Struggling with Assembly Programming – Seeking Assistance

Title: Fixing a Misbehaving Assembly Code for Multiplication

Hello! Today, I’m excited to share an interesting challenge I encountered while working with an assembly language project. This task got me working on debugging and understanding some low-level operations—specifically, multiplication using bitwise operations in assembly. The journey was a thorough learning curve, and I’d like to guide you through what went wrong and how I resolved it. Let’s dive into the world of register manipulation and bitwise arithmetic!

The Problem

I was working on a piece of assembly code intended to perform multiplication without using a direct multiply instruction. This approach is quite common in low-level optimizations or systems where multiplication needs to be controlled at a very granular level, e.g., in microcontrollers without a dedicated multiply instruction.

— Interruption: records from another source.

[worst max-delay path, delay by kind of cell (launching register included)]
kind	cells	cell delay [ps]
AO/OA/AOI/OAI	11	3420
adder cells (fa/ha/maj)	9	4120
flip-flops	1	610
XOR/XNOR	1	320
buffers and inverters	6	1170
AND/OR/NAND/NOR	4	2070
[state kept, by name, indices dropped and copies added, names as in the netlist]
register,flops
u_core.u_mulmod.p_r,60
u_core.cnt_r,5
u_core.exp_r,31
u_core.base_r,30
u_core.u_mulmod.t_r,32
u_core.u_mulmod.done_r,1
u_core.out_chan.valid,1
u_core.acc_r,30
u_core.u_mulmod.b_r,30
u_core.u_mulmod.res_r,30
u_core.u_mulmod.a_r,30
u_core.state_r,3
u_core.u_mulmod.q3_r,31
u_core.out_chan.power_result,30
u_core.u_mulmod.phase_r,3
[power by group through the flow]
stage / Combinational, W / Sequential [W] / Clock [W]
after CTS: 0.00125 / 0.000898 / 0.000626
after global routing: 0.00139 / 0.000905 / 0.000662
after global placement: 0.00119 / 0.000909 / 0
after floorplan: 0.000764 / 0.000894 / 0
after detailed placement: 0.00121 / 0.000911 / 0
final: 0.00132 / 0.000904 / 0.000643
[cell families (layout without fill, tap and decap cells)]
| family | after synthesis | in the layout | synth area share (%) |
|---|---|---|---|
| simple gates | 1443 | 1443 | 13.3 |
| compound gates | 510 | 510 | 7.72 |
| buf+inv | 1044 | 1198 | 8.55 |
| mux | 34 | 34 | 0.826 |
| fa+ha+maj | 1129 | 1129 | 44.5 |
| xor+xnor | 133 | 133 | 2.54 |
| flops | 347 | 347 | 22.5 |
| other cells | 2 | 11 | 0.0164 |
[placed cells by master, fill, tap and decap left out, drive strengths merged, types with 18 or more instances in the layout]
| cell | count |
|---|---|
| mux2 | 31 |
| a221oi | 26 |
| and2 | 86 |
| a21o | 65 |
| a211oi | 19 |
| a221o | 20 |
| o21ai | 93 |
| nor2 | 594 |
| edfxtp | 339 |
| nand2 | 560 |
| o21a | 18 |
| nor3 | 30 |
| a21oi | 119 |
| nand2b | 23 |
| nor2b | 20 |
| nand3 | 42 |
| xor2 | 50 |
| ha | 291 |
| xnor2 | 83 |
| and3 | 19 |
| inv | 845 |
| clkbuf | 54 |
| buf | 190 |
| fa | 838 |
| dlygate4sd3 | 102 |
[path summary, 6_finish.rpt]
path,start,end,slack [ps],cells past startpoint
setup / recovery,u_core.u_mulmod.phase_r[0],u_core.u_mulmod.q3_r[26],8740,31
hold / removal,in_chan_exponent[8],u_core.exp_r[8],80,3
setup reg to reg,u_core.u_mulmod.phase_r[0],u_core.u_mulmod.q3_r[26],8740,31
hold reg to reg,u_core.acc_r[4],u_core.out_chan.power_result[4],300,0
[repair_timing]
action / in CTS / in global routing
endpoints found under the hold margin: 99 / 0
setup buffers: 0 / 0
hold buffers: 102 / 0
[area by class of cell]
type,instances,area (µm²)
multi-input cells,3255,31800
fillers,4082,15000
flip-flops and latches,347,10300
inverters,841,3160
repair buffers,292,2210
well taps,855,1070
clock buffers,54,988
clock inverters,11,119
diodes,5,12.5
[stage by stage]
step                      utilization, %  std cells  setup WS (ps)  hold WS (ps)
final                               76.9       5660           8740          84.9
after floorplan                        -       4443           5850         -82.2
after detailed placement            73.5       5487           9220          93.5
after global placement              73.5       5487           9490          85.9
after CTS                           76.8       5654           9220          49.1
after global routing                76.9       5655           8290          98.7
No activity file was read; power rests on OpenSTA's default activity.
## src/hw/rtl/cse_pkg.sv

```systemverilog
`timescale 1ns / 1ps
// Package for the capability string extractor: character codes, parse mode
// and outcome codes, register indexes and field widths. No dependencies.
package cse_pkg;

    // Field widths
    localparam int CHAR_W    = 8;
    localparam int OUTCOME_W = 2;
    localparam int MODE_W    = 4;
    localparam int CFG_IDX_W = 1;

    // Parse modes
    localparam logic [MODE_W-1:0] MODE_SKIP_NAME   = 4'd0;
    localparam logic [MODE_W-1:0] MODE_FIELD_START = 4'd1;
    localparam logic [MODE_W-1:0] MODE_SECOND      = 4'd2;
    localparam logic [MODE_W-1:0] MODE_SKIP_FIELD  = 4'd3;
    localparam logic [MODE_W-1:0] MODE_EQUALS      = 4'd4;
    localparam logic [MODE_W-1:0] MODE_VALUE       = 4'd5;
    localparam logic [MODE_W-1:0] MODE_ESCAPE      = 4'd6;
    localparam logic [MODE_W-1:0] MODE_OCT_MID     = 4'd7;
    localparam logic [MODE_W-1:0] MODE_OCT_LAST    = 4'd8;
    localparam logic [MODE_W-1:0] MODE_CARET       = 4'd9;
    localparam logic [MODE_W-1:0] MODE_DONE        = 4'd10;

    // Outcome codes
    localparam logic [OUTCOME_W-1:0] OC_GOING     = 2'd0;
    localparam logic [OUTCOME_W-1:0] OC_COMPLETE  = 2'd1;
    localparam logic [OUTCOME_W-1:0] OC_ABSENT    = 2'd2;
    localparam logic [OUTCOME_W-1:0] OC_NOT_STRNG = 2'd3;

    // Configuration register indexes
    localparam logic [CFG_IDX_W-1:0] REG_CAP_FIRST  = 1'd0;
    localparam logic [CFG_IDX_W-1:0] REG_CAP_SECOND = 1'd1;

    // Characters
    localparam logic [CHAR_W-1:0] CH_NUL       = 8'h00;
    localparam logic [CHAR_W-1:0] CH_COLON     = 8'h3A;
    localparam logic [CHAR_W-1:0] CH_EQUALS    = 8'h3D;
    localparam logic [CHAR_W-1:0] CH_BACKSLASH = 8'h5C;
    localparam logic [CHAR_W-1:0] CH_CARET     = 8'h5E;
    localparam logic [CHAR_W-1:0] CH_AT        = 8'h40;
    localparam logic [CHAR_W-1:0] CH_UNDERLINE = 8'h5F;
    localparam logic [CHAR_W-1:0] CH_ZERO      = 8'h30;
    localparam logic [CHAR_W-1:0] CH_SEVEN     = 8'h37;
    localparam logic [CHAR_W-1:0] CH_ESC       = 8'h1B;
    localparam logic [CHAR_W-1:0] CH_LC_N      = 8'h6E;
    localparam logic [CHAR_W-1:0] CH_LC_R      = 8'h72;
    localparam logic [CHAR_W-1:0] CH_LC_B      = 8'h62;
    localparam logic [CHAR_W-1:0] CH_LC_F      = 8'h66;
    localparam logic [CHAR_W-1:0] CH_LC_T      = 8'h74;
    localparam logic [CHAR_W-1:0] CH_UC_E      = 8'h45;
    localparam logic [CHAR_W-1:0] CH_NEWLINE   = 8'h0A;
    localparam logic [CHAR_W-1:0] CH_RETURN    = 8'h0D;
    localparam logic [CHAR_W-1:0] CH_BACKSPACE = 8'h08;
    localparam logic [CHAR_W-1:0] CH_FORMFEED  = 8'h0C;
    localparam logic [CHAR_W-1:0] CH_TAB       = 8'h09;

    // Outcome reported when the entry ends while in the given mode
    function automatic logic [OUTCOME_W-1:0] end_outcome(input logic [MODE_W-1:0] mode);
        logic [OUTCOME_W-1:0] oc;
        if (mode == MODE_EQUALS) begin
            oc = OC_NOT_STRNG;
        end else if (mode >= MODE_VALUE && mode <= MODE_CARET) begin
            oc = OC_COMPLETE;
        end else begin
            oc = OC_ABSENT;
        end
        return oc;
    endfunction

endpackage

```

## src/hw/rtl/capability_string_extractor.sv

```systemverilog
`timescale 1ns / 1ps
// Capability string extractor: scans a capability entry one byte per
// transaction and emits the decoded value of the configured capability.
// Depends on cse_pkg.
//
// Channel   Direction  Payload
// s_axis    in         tdata = char_in, tlast = entry_end
// m_axis    out        tdata = out_byte, tuser = {outcome, byte_valid}
// cfg       in         index = register, data = 8-bit value
//
// One byte per cycle: the parse step is a single mode update between the
// state registers and the result register. Each byte yields zero or one
// result. A two-deep output (result register plus skid register) lets
// input keep flowing while m_axis stalls; s_axis stalls only when both
// are full. Reset (synchronous, active low) clears the parse state, the
// capability name and the output stages. The cfg channel is always ready.
module capability_string_extractor (
    input  logic                           i_clk,
    input  logic                           i_rst_n,
    // Input byte stream
    input  logic                           i_s_axis_tvalid,
    output logic                           o_s_axis_tready,
    input  logic [cse_pkg::CHAR_W-1:0]     i_s_axis_tdata,   // [7:0] char_in
    input  logic                           i_s_axis_tlast,
    // Result stream
    output logic                           o_m_axis_tvalid,
    input  logic                           i_m_axis_tready,
    output logic [cse_pkg::CHAR_W-1:0]     o_m_axis_tdata,   // [7:0] out_byte
    output logic [cse_pkg::OUTCOME_W:0]    o_m_axis_tuser,   // [0] byte_valid, [2:1] outcome
    // Configuration writes
    input  logic                           i_cfg_valid,
    output logic                           o_cfg_ready,
    input  logic [cse_pkg::CFG_IDX_W-1:0]  i_cfg_index,
    input  logic [cse_pkg::CHAR_W-1:0]     i_cfg_data
);
    import cse_pkg::*;

    localparam int RES_W = CHAR_W + OUTCOME_W + 1;

    // Capability name registers
    logic [CHAR_W-1:0]    r_cap_first;
    logic [CHAR_W-1:0]    r_cap_second;

    // Parse state
    logic [MODE_W-1:0]    r_mode, n_mode;
    logic [CHAR_W-1:0]    r_held, n_held;
    logic [CHAR_W-1:0]    r_oct,  n_oct;

    // Output stages
    logic                 r_out_valid;
    logic [RES_W-1:0]     r_out_data;
    logic                 r_skid_valid;
    logic [RES_W-1:0]     r_skid_data;

    // Step results
    logic [CHAR_W-1:0]    res_byte;
    logic                 res_bvalid;
    logic [OUTCOME_W-1:0] res_oc;
    logic                 res_valid;
    logic [CHAR_W-1:0]    c;
    logic [CHAR_W-1:0]    digit;
    logic                 in_fire;
    logic                 out_fire;

    assign c        = i_s_axis_tdata;
    assign digit    = c - CH_ZERO;
    assign in_fire  = i_s_axis_tvalid && o_s_axis_tready;
    assign out_fire = r_out_valid && i_m_axis_tready;

    assign o_s_axis_tready = !r_skid_valid;
    assign o_cfg_ready     = 1'b1;
    assign o_m_axis_tvalid = r_out_valid;
    assign o_m_axis_tdata  = r_out_data[CHAR_W-1:0];
    assign o_m_axis_tuser  = r_out_data[RES_W-1:CHAR_W];

    // Parse step for the byte on the input
    always_comb begin
        n_mode     = r_mode;
        n_held     = r_held;
        n_oct      = r_oct;
        res_byte   = '0;
        res_bvalid = 1'b0;
        res_oc     = OC_GOING;
        res_valid  = 1'b0;
        if (r_mode >= MODE_DONE) begin
            // outcome already given: swallow bytes until the entry ends
            if (i_s_axis_tlast) begin
                n_mode = MODE_SKIP_NAME;
                n_held = '0;
                n_oct  = '0;
            end
        end else begin
            if (c == CH_NUL) begin
                // a zero byte ends the entry
                res_oc = end_outcome(r_mode);
            end else begin
                unique case (r_mode)
                    MODE_SKIP_NAME, MODE_SKIP_FIELD: begin
                        if (c == CH_COLON) n_mode = MODE_FIELD_START;
                    end
                    MODE_FIELD_START: begin
                        if (c == r_cap_first) begin
                            n_held = c;
                            n_mode = MODE_SECOND;
                        end else if (c == CH_COLON) begin
                            n_mode = MODE_FIELD_START;
                        end else begin
                            n_mode = MODE_SKIP_FIELD;
                        end
                    end
                    MODE_SECOND: begin
                        if (c == r_cap_second) begin
                            n_mode = MODE_EQUALS;
                        end else if (r_held == CH_COLON) begin
                            // a colon matched the first letter: this byte opens a field
                            if (c == r_cap_first) begin
                                n_held = c;
                                n_mode = MODE_SECOND;
                            end else if (c == CH_COLON) begin
                                n_mode = MODE_FIELD_START;
                            end else begin
                                n_mode = MODE_SKIP_FIELD;
                            end
                        end else if (c == CH_COLON) begin
                            n_mode = MODE_FIELD_START;
                        end else begin
                            n_mode = MODE_SKIP_FIELD;
                        end
                    end
                    MODE_EQUALS: begin
                        if (c == CH_EQUALS) n_mode = MODE_VALUE;
                        else                res_oc = OC_NOT_STRNG;
                    end
                    MODE_VALUE: begin
                        if (c == CH_BACKSLASH) begin
                            n_mode = MODE_ESCAPE;
                        end else if (c == CH_CARET) begin
                            n_mode = MODE_CARET;
                        end else if (c == CH_COLON) begin
                            res_oc = OC_COMPLETE;
                        end else begin
                            res_byte   = c;
                            res_bvalid = 1'b1;
                        end
                    end
                    MODE_ESCAPE: begin
                        n_mode     = MODE_VALUE;
                        res_bvalid = 1'b1;
                        if (c == CH_LC_N) begin
                            res_byte = CH_NEWLINE;
                        end else if (c == CH_LC_R) begin
                            res_byte = CH_RETURN;
                        end else if (c == CH_LC_B) begin
                            res_byte = CH_BACKSPACE;
                        end else if (c == CH_LC_F) begin
                            res_byte = CH_FORMFEED;
                        end else if (c == CH_LC_T) begin
                            res_byte = CH_TAB;
                        end else if (c == CH_UC_E) begin
                            res_byte = CH_ESC;
                        end else if (c >= CH_ZERO && c <= CH_SEVEN) begin
                            // first octal digit lands in the top two bits
                            n_oct      = {digit[1:0], 6'b0};
                            n_mode     = MODE_OCT_MID;
                            res_bvalid = 1'b0;
                        end else begin
                            res_byte = c;
                        end
                    end
                    MODE_OCT_MID: begin
                        n_oct  = r_oct + {digit[CHAR_W-4:0], 3'b0};
                        n_mode = MODE_OCT_LAST;
                    end
                    MODE_OCT_LAST: begin
                        res_byte   = r_oct + digit;
                        res_bvalid = 1'b1;
                        n_oct      = '0;
                        n_mode     = MODE_VALUE;
                    end
                    MODE_CARET: begin
                        if (c >= CH_AT && c <= CH_UNDERLINE) begin
                            res_byte   = c - CH_AT;
                            res_bvalid = 1'b1;
                        end
                        n_mode = MODE_VALUE;
                    end
                    default: begin
                    end
                endcase
            end
            // end of entry: outcome follows the mode after this byte
            if (res_oc == OC_GOING && i_s_axis_tlast) begin
                res_oc = end_outcome(n_mode);
            end
            if (i_s_axis_tlast) begin
                n_mode = MODE_SKIP_NAME;
                n_held = '0;
                n_oct  = '0;
            end else if (res_oc != OC_GOING) begin
                n_mode = MODE_DONE;
            end
            res_valid = res_bvalid || (res_oc != OC_GOING);
        end
    end

    // Configuration registers
    always_ff @(posedge i_clk) begin
        if (!i_rst_n) begin
            r_cap_first  <= '0;
            r_cap_second <= '0;
        end else if (i_cfg_valid && o_cfg_ready) begin
            unique case (i_cfg_index)
                REG_CAP_FIRST:  r_cap_first  <= i_cfg_data;
                REG_CAP_SECOND: r_cap_second <= i_cfg_data;
                default: begin
                end
            endcase
        end
    end

    // Parse state update on each accepted transaction
    always_ff @(posedge i_clk) begin
        if (!i_rst_n) begin
            r_mode <= MODE_SKIP_NAME;
            r_held <= '0;
            r_oct  <= '0;
        end else if (in_fire) begin
            r_mode <= n_mode;
            r_held <= n_held;
            r_oct  <= n_oct;
        end
    end

    // Output register with skid stage
    always_ff @(posedge i_clk) begin
        if (!i_rst_n) begin
            r_out_valid  <= 1'b0;
            r_skid_valid <= 1'b0;
        end else begin
            if (r_skid_valid) begin
                if (out_fire) begin
                    r_out_valid  <= 1'b1;
                    r_skid_valid <= 1'b0;
                end
            end else if (in_fire && res_valid) begin
                if (!r_out_valid || out_fire) begin
                    r_out_valid <= 1'b1;
                end else begin
                    r_skid_valid <= 1'b1;
                end
            end else if (out_fire) begin
                r_out_valid <= 1'b0;
            end
        end
    end

    // Payload of the output stages
    always_ff @(posedge i_clk) begin
        if (r_skid_valid) begin
            if (out_fire) r_out_data <= r_skid_data;
        end else if (in_fire && res_valid) begin
            if (!r_out_valid || out_fire) begin
                r_out_data <= {res_oc, res_bvalid, res_byte};
            end else begin
                r_skid_data <= {res_oc, res_bvalid, res_byte};
            end
        end
    end

`ifndef ASSERT_OFF
    // skid stage only fills behind a waiting result
    a_skid_behind_out: assert property (@(posedge i_clk) disable iff (!i_rst_n)
        r_skid_valid |-> r_out_valid)
        else $error("skid register holds data while output register is empty");

    // every result carries a byte or an outcome
    a_result_nonempty: assert property (@(posedge i_clk) disable iff (!i_rst_n)
        o_m_axis_tvalid |-> (o_m_axis_tuser[0] || o_m_axis_tuser[2:1] != OC_GOING))
        else $error("empty result presented");

    // last byte of an entry returns the parser to the name field
    a_entry_restart: assert property (@(posedge i_clk) disable iff (!i_rst_n)
        (in_fire && i_s_axis_tlast) |=> (r_mode == MODE_SKIP_NAME))
        else $error("parser not restarted after end of entry");

    // a stalled result is not dropped or altered
    a_out_hold: assert property (@(posedge i_clk) disable iff (!i_rst_n)
        (r_out_valid && !i_m_axis_tready) |=> (r_out_valid && $stable(r_out_data)))
        else $error("stalled result changed");
`endif

endmodule
```

## config.mk

```make
export PLATFORM = sky130hd
export DESIGN_NAME = capability_string_extractor
export DESIGN_NICKNAME = d
export VERILOG_FILES = /design/src/hw/rtl/cse_pkg.sv /design/src/hw/rtl/capability_string_extractor.sv
export SDC_FILE = /design/constraint.sdc
export NUM_CORES = 1
export LEC_CHECK = 0
export BUFFER_PORTS_ARGS = -buffer_cell sky130_fd_sc_hd__buf_4
export CORE_MARGIN = 2
export CORE_UTILIZATION = 40
export CTS_CLUSTER_DIAMETER = 60
export CTS_CLUSTER_SIZE = 40
export DETAILED_ROUTE_END_ITERATION = 12
export GPL_TIMING_DRIVEN = 0
export PLACE_DENSITY_LB_ADDON = 0.2
export SLEW_MARGIN = 10
export SYNTH_ARGS = -nofsm -noshare
export SYNTH_HDL_FRONTEND = slang
export SYNTH_SLANG_ARGS = --single-unit
```

## constraint.sdc

```tcl
create_clock -name i_clk -period 3.5 [get_ports i_clk]
set_input_delay 0.175 -clock i_clk [delete_from_list [all_inputs] [get_ports i_clk]]
set_output_delay 0.175 -clock i_clk [all_outputs]
set_load 0.02 [all_outputs]
```

Word-level counts from Yosys, hierarchy flattened --
Index checks and enable logic that the tools add are counted.
Word-level totals: flip-flop bits (word level) 60, latch bits 0, RAM bits 0, ROM bits 0, input bits 23, output and inout bits 14, memories 0
Cells by class: $add $sub $neg 4, $mul 0, divide/modulo/power cells 0, $lt $le $gt $ge 9, equality and inequality tests 36, shift operators 0, mux-type cells 98, bitwise logic cells 3, reductions and logical operators 31
Operators by type and width (count):
- 8-bit two-way mux | 30
- 8-bit by 7-bit equality test with 1-bit output, second input constant | 8
- 4-bit two-way mux | 13
- 11-bit two-way mux | 4
- 2-bit two-way mux | 18
- 4-bit case mux with 8 select lines | 1
- 8-bit case mux with 4 select lines | 1
- 1-bit two-way mux | 27
- 3-bit inequality test, second input constant | 9
- 8-bit by 6-bit equality test with 1-bit output, second input constant | 3
- 8-bit case mux with 3 select lines | 1
- 4-bit by 3-bit equality test with 1-bit output, second input constant | 5
- 8-bit adder | 2
- 8-bit equality test | 2
- 8-bit case mux with 2 select lines | 1
- 11-bit AND reduction | 1
- 3-bit AND reduction | 3
- 4-bit by 2-bit equality test with 1-bit output, second input constant | 2
- 4-bit equality test, second input constant | 2
- 4-bit by 3-bit >= comparator with 1-bit output, second input constant | 2
- 8-bit by 6-bit >= comparator with 1-bit output, second input constant | 1
- 8-bit by 7-bit >= comparator with 1-bit output, second input constant | 1
- 4-bit less-or-equal comparator, second input constant | 2
- 8-bit by 6-bit less-or-equal comparator with 1-bit output, second input constant | 1
- 23 further kinds | 41

Depth between registers and ports, before layout --
Gate-level depths: netlist (run 1).
depth in word-level cells 24, depth in mapped cells 12

Least setup slack after synthesis (run 1) --
Ideal clock, no wire load.
path kind input-to-reg, start point in i_s_axis_tdata[7] (netlist bit), end point reg r_skid_data[0] (enable), arrival 2883 ps, required time 3104 ps, slack 222 ps, cell stages on the path 10, cells stage by stage clkbuf_1 > inv_1 > ha_1 > and4_1 > a211o_1 > nor2_1 > nor3_1 > a21oi_1 > o211ai_1 > nor3b_1
Between the ends: cells in the longest elaborated chain, start to end 23
Ends and longest elaborated chain:
- from (decl) | RTL line capability_string_extractor.sv:23 | input logic [cse_pkg::CHAR_W-1:0] i_s_axis_tdata,
- 8-bit by 6-bit >= comparator with 1-bit output or 8-bit by 6-bit less-or-equal comparator with 1-bit output (tied branches) | RTL line capability_string_extractor.sv:161 | end else if (c >= CH_ZERO && c <= CH_SEVEN) begin
- 1-bit logical AND | RTL line capability_string_extractor.sv:161
- 2-bit two-way mux | RTL line capability_string_extractor.sv:161
- 2-bit two-way mux | RTL line capability_string_extractor.sv:159 | end else if (c == CH_UC_E) begin
- 2-bit two-way mux | RTL line capability_string_extractor.sv:157 | end else if (c == CH_LC_T) begin
- 2-bit two-way mux | RTL line capability_string_extractor.sv:155 | end else if (c == CH_LC_F) begin
- 2-bit two-way mux | RTL line capability_string_extractor.sv:153 | end else if (c == CH_LC_B) begin
- 2-bit two-way mux | RTL line capability_string_extractor.sv:151 | end else if (c == CH_LC_R) begin
- (+7 left out)
- 2-bit two-way mux | RTL line cse_pkg.sv:61 | if (mode == MODE_EQUALS) begin
- 2-bit two-way mux | RTL line capability_string_extractor.sv:192 | if (res_oc == OC_GOING && i_s_axis_tlast) begin
- 2-bit two-way mux | RTL line capability_string_extractor.sv:85 | if (r_mode >= MODE_DONE) begin
- 2-bit nonzero test | RTL line capability_string_extractor.sv:202 | res_valid = res_bvalid || (res_oc != OC_GOING);
- 1-bit logical OR * | RTL line capability_string_extractor.sv:202
- 1-bit two-way mux * | RTL line capability_string_extractor.sv:85
- 1-bit logical AND * | RTL line capability_string_extractor.sv:261 | end else if (in_fire && res_valid) begin
- 3-bit AND reduction (no source line) *
- to (signal assigned) | RTL line capability_string_extractor.sv:265 | r_skid_data <= {res_oc, res_bvalid, res_byte};
- to (decl) | RTL line capability_string_extractor.sv:53 | logic [RES_W-1:0] r_skid_data;
Mark *: on every way between the ends. The rest lies on a longest branch, timed or not. The select of a mux whose other input is x is not followed. A chain may end at the register's enable or synchronous reset.

Final worst setup path (run 1) --
start point in i_s_axis_tdata[7] (netlist bit), end point reg r_skid_data[8] (enable)
The elaborated chain is that of the path after synthesis.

The goal was simple: multiply two numbers (0xAABB0011 by 0xBBAA00CC) using the addition and bit-shifting technique. However, the code wasn’t functioning as expected. The result in registers was incorrect, and it seemed like an eternal loop was happening.

Analyzing the Code

First, here’s a breakdown of the code’s intended operation:

• Registers Setup: The code initializes registers r0 and r1 for the multiplicand, r2 for the multiplier, and r3 and r4 for storing the product. r5 is used as a counter.

• Loop for Multiplication: The loop uses the least significant bit (LSB) of r2 to decide whether to add the multiplicand to the product. It then shifts r2 and the multiplicand (spread across r0 and r1) accordingly.

The Original Solution’s Issues

Upon examination, I noted a few issues with the setup:

1. Infinite Loop: There’s no termination condition for the loop based on r5. Since we’re multiplying 32-bit numbers, this loop should ideally run 32 times, which wasn’t explicitly checked.

1. Shift and Add Logic: There was incorrect handling of the ADDEQ and ADCS instructions that might have messed up the intended calculations at various points.

Correcting the Approach

Here is how I approached fixing it:

• Loop Control: I implemented a clear exit strategy for the loop. The loop must only execute 32 times (the length of our words being multiplied).

CMP r5, #32
BGE end_loop

• Logic Correction: I meticulously revised the shift-and-add logic to correctly handle both halves of the product and ensure no overflow goes unnoticed.

loop:
    MOV r6, r2
    AND r6, #1
    CMP r6, #1
    ADDEQ r3, r3, r0
    ADCS r4, r4, r1

    LSL r0, r0, #1
    ORR r0, r0, r1, LSR #31
    LSL r1, r1, #1

    LSR r2, r2, #1
    ADD r5, r5, #1
    CMP r5, #32
    BLT loop
end_loop:

Conclusion

After incorporating these changes, the code not only exited properly but also calculated the correct product for the input values. This exercise was a fantastic refresher on the intricacies of bitwise operations and low-level programming. It underscores the fact that assumptions in assembly programming can lead to subtle bugs, which require a return to basic principles and careful step-by-step analysis.

This resolution not only fixed the immediate issue but also deepened my appreciation for the robustness needed in systems programming. Sometimes, going back to the basics can illuminate the most enlightening solutions!